I've been busy over the last year with some new Scala projects in my
GitHub space. In this blog I will talk about
TableParser. The current release is v1.0.5.
TableParser is a CSV file parser which uses type classes to facilitate the task of programming the parser. I have written elsewhere about the advantages of type classes, but in a nutshell, a type class (which is usually defined as a trait with a single parametric type, e.g.
trait T[X]) can allow you to create classes which provide functionality which derives from the
combination of the type class
T and its underlying type
X. The totality of such classes, therefore, is the Cartesian product of all type classes
T and all underlying (concrete) types
X.
TableParser operates on the assumption that each row in a CSV file represents some "thing," which you can model as a case class. Don't worry if your CSV is basically just a matrix of strings--we can handle that too.

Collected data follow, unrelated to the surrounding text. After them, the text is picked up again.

### src/rtl/sram_like_bridge.sv
// sram_like_bridge: serialises the core's single-cycle SRAM-style instruction and data
// ports onto one SRAM-like request/response bus. One transaction is outstanding at a time.
// While any request presented this cycle has not completed, stallreq holds the core.
//
// Ports:
//   cpu_clk_50M, cpu_rst_n      clock, asynchronous active-low reset
//   ice, iaddr, inst            fetch request/address, last fetched word
//   dce, daddr, dwe, din, dm    data request/address/byte strobes/store data, last load word
//   flush                       pipeline flush; cancels core requests, drops in-flight result
//   stallreq                    core must hold its requests and not advance
//   req, wr, wstrb, addr, wdata bus request phase (driven from latched fields)
//   addr_ok, data_ok, rdata     bus address accept, completion, read data
module sram_like_bridge #(
    parameter int unsigned ADDR_W     = 32,
    parameter int unsigned DATA_W     = 32,
    parameter bit          DATA_FIRST = 1'b1
) (
    input  logic                cpu_clk_50M,
    input  logic                cpu_rst_n,
    input  logic                ice,
    input  logic [ADDR_W-1:0]   iaddr,
    output logic [DATA_W-1:0]   inst,
    input  logic                dce,
    input  logic [ADDR_W-1:0]   daddr,
    input  logic [DATA_W/8-1:0] dwe,
    input  logic [DATA_W-1:0]   din,
    output logic [DATA_W-1:0]   dm,
    input  logic                flush,
    output logic                stallreq,
    output logic                req,
    output logic                wr,
    output logic [DATA_W/8-1:0] wstrb,
    output logic [ADDR_W-1:0]   addr,
    output logic [DATA_W-1:0]   wdata,
    input  logic                addr_ok,
    input  logic                data_ok,
    input  logic [DATA_W-1:0]   rdata
);

    localparam int unsigned StrbW = DATA_W / 8;

    typedef enum logic [1:0] {StIdle, StAddr, StData} state_e;

    state_e             state_q, state_d;
    logic               i_done_q, i_done_d;
    logic               d_done_q, d_done_d;
    logic               discard_q, discard_d;
    logic               sel_d_q, sel_d_d;     // 1: data channel owns the transaction
    logic               wr_q, wr_d;
    logic [StrbW-1:0]   wstrb_q, wstrb_d;
    logic [ADDR_W-1:0]  addr_q, addr_d;
    logic [DATA_W-1:0]  wdata_q, wdata_d;
    logic [DATA_W-1:0]  inst_q, inst_d;
    logic [DATA_W-1:0]  dm_q, dm_d;

    logic pend_i, pend_d, pick_d;

    always_comb begin
        pend_i   = ice & ~i_done_q;
        pend_d   = dce & ~d_done_q;
        pick_d   = pend_d & (DATA_FIRST | ~pend_i);
        stallreq = ~flush & (pend_i | pend_d);

        state_d   = state_q;
        i_done_d  = i_done_q;
        d_done_d  = d_done_q;
        discard_d = discard_q;
        sel_d_d   = sel_d_q;
        wr_d      = wr_q;
        wstrb_d   = wstrb_q;
        addr_d    = addr_q;
        wdata_d   = wdata_q;
        inst_d    = inst_q;
        dm_d      = dm_q;

        unique case (state_q)
            StIdle: begin
                if ((pend_i | pend_d) && !flush) begin
                    state_d = StAddr;
                    sel_d_d = pick_d;
                    if (pick_d) begin
                        addr_d  = daddr;
                        wr_d    = |dwe;
                        wstrb_d = dwe;
                        wdata_d = din;
                    end else begin
                        addr_d  = iaddr;
                        wr_d    = 1'b0;
                        wstrb_d = '0;
                        wdata_d = '0;
                    end
                end
            end
            StAddr: begin
                if (flush) discard_d = 1'b1;
                if (addr_ok) state_d = StData;
            end
            StData: begin
                if (data_ok) begin
                    // A flush arriving together with data_ok also drops the result.
                    if (!discard_q && !flush) begin
                        if (sel_d_q) begin
                            d_done_d = 1'b1;
                            if (!wr_q) dm_d = rdata;
                        end else begin
                            i_done_d = 1'b1;
                            inst_d   = rdata;
                        end
                    end
                    discard_d = 1'b0;
                    state_d   = StIdle;
                end else if (flush) begin
                    discard_d = 1'b1;
                end
            end
            default: state_d = StIdle;
        endcase

        // The core advances in any cycle without a stall, so its next request is new.
        if (flush || !stallreq) begin
            i_done_d = 1'b0;
            d_done_d = 1'b0;
        end
    end

    always_ff @(posedge cpu_clk_50M or negedge cpu_rst_n) begin
        if (!cpu_rst_n) begin
            state_q   <= StIdle;
            i_done_q  <= 1'b0;
            d_done_q  <= 1'b0;
            discard_q <= 1'b0;
            sel_d_q   <= 1'b0;
            wr_q      <= 1'b0;
            wstrb_q   <= '0;
            addr_q    <= '0;
            wdata_q   <= '0;
            inst_q    <= '0;
            dm_q      <= '0;
        end else begin
            state_q   <= state_d;
            i_done_q  <= i_done_d;
            d_done_q  <= d_done_d;
            discard_q <= discard_d;
            sel_d_q   <= sel_d_d;
            wr_q      <= wr_d;
            wstrb_q   <= wstrb_d;
            addr_q    <= addr_d;
            wdata_q   <= wdata_d;
            inst_q    <= inst_d;
            dm_q      <= dm_d;
        end
    end

    assign req   = (state_q == StAddr);
    assign wr    = wr_q;
    assign wstrb = wstrb_q;
    assign addr  = addr_q;
    assign wdata = wdata_q;
    assign inst  = inst_q;
    assign dm    = dm_q;

endmodule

But, what if the data in these rows is of disparate types, some Ints, some Doubles, some Strings? For this, we rely on some magic that derives from Scala's ability to perform
type inference. This is an aspect of Scala that not generally emphasized enough, in my opinion. Of course, we like the fact that type inference can check the integrity of our program. But it does more than that--it essentially writes code for us!
As an example, let's think about a CSV file which contains a set of daily hawk count observations (i.e. each has a date, a species name, and a count). Just to keep it simple for this explanation, we will ignore the date. We describe our hawk count with a simple case class:
case class HawkCount(species: String, count: Int)
And now we create an object which extends
CellParsers as follows:
object HawkCountParser extends CellParsers {
implicit val hawkCountParser: CellParser[HawkCount] = cellParser2(HawkCount)
}
The only tricky part here was that we had to count up the number of parameters in
HawkCount and use the appropriate cell parser (in this case,
cellParser2). Then we had to pass in the name of the case class and we have a parser which knows how to read a
species and, more significantly, how to read and convert the values in the
count column to
Ints.
What we are actually passing to
cellParser2 is a function which takes two parameters. It is the function of
HawkCount called "apply." It is the type inference of the compiler which now allows us to know how to parse the individual fields (parameters) of the case class. If you have created additional
apply methods (or simply have a companion object for your type), you will have to explicitly name the
apply method that you want (you can do this using the type--see README file).
Now, all we have to do is to parse our file. Something like this...
import HawkCountParser._
val hty = Table.parse("hawkmountain.csv")
Note that the returned value is a
Try[Table[HawkCount]]. A
Table is a monad and can easily be transformed into another
Table using
map or
flatMap.
Sometimes, there will be too many columns to be grouped logically into one case class. But, no worries, you can set up a hierarchy of case classes. Just make sure that you define the parsers for the inner case classes before they are referenced by an outer case class.
You could simply print your table by invoking foreach and printing each row. However, if you want a little more control and logic to your output, you have two options: a simple "square" rendering, for which you will set up an output type, for example,
implicit object StringBuilderWriteable extends Writable[StringBuilder] {
override def writeRaw(o: StringBuilder)(x: CharSequence): StringBuilder = o.append(x.toString)
override def unit: StringBuilder = new StringBuilder
override def delimiter: CharSequence = "|"}
hty.map(_.render)
Alternatively, you could write your table out to a hierarchical format, such as XML or HTML.
For more detail, please see the README file.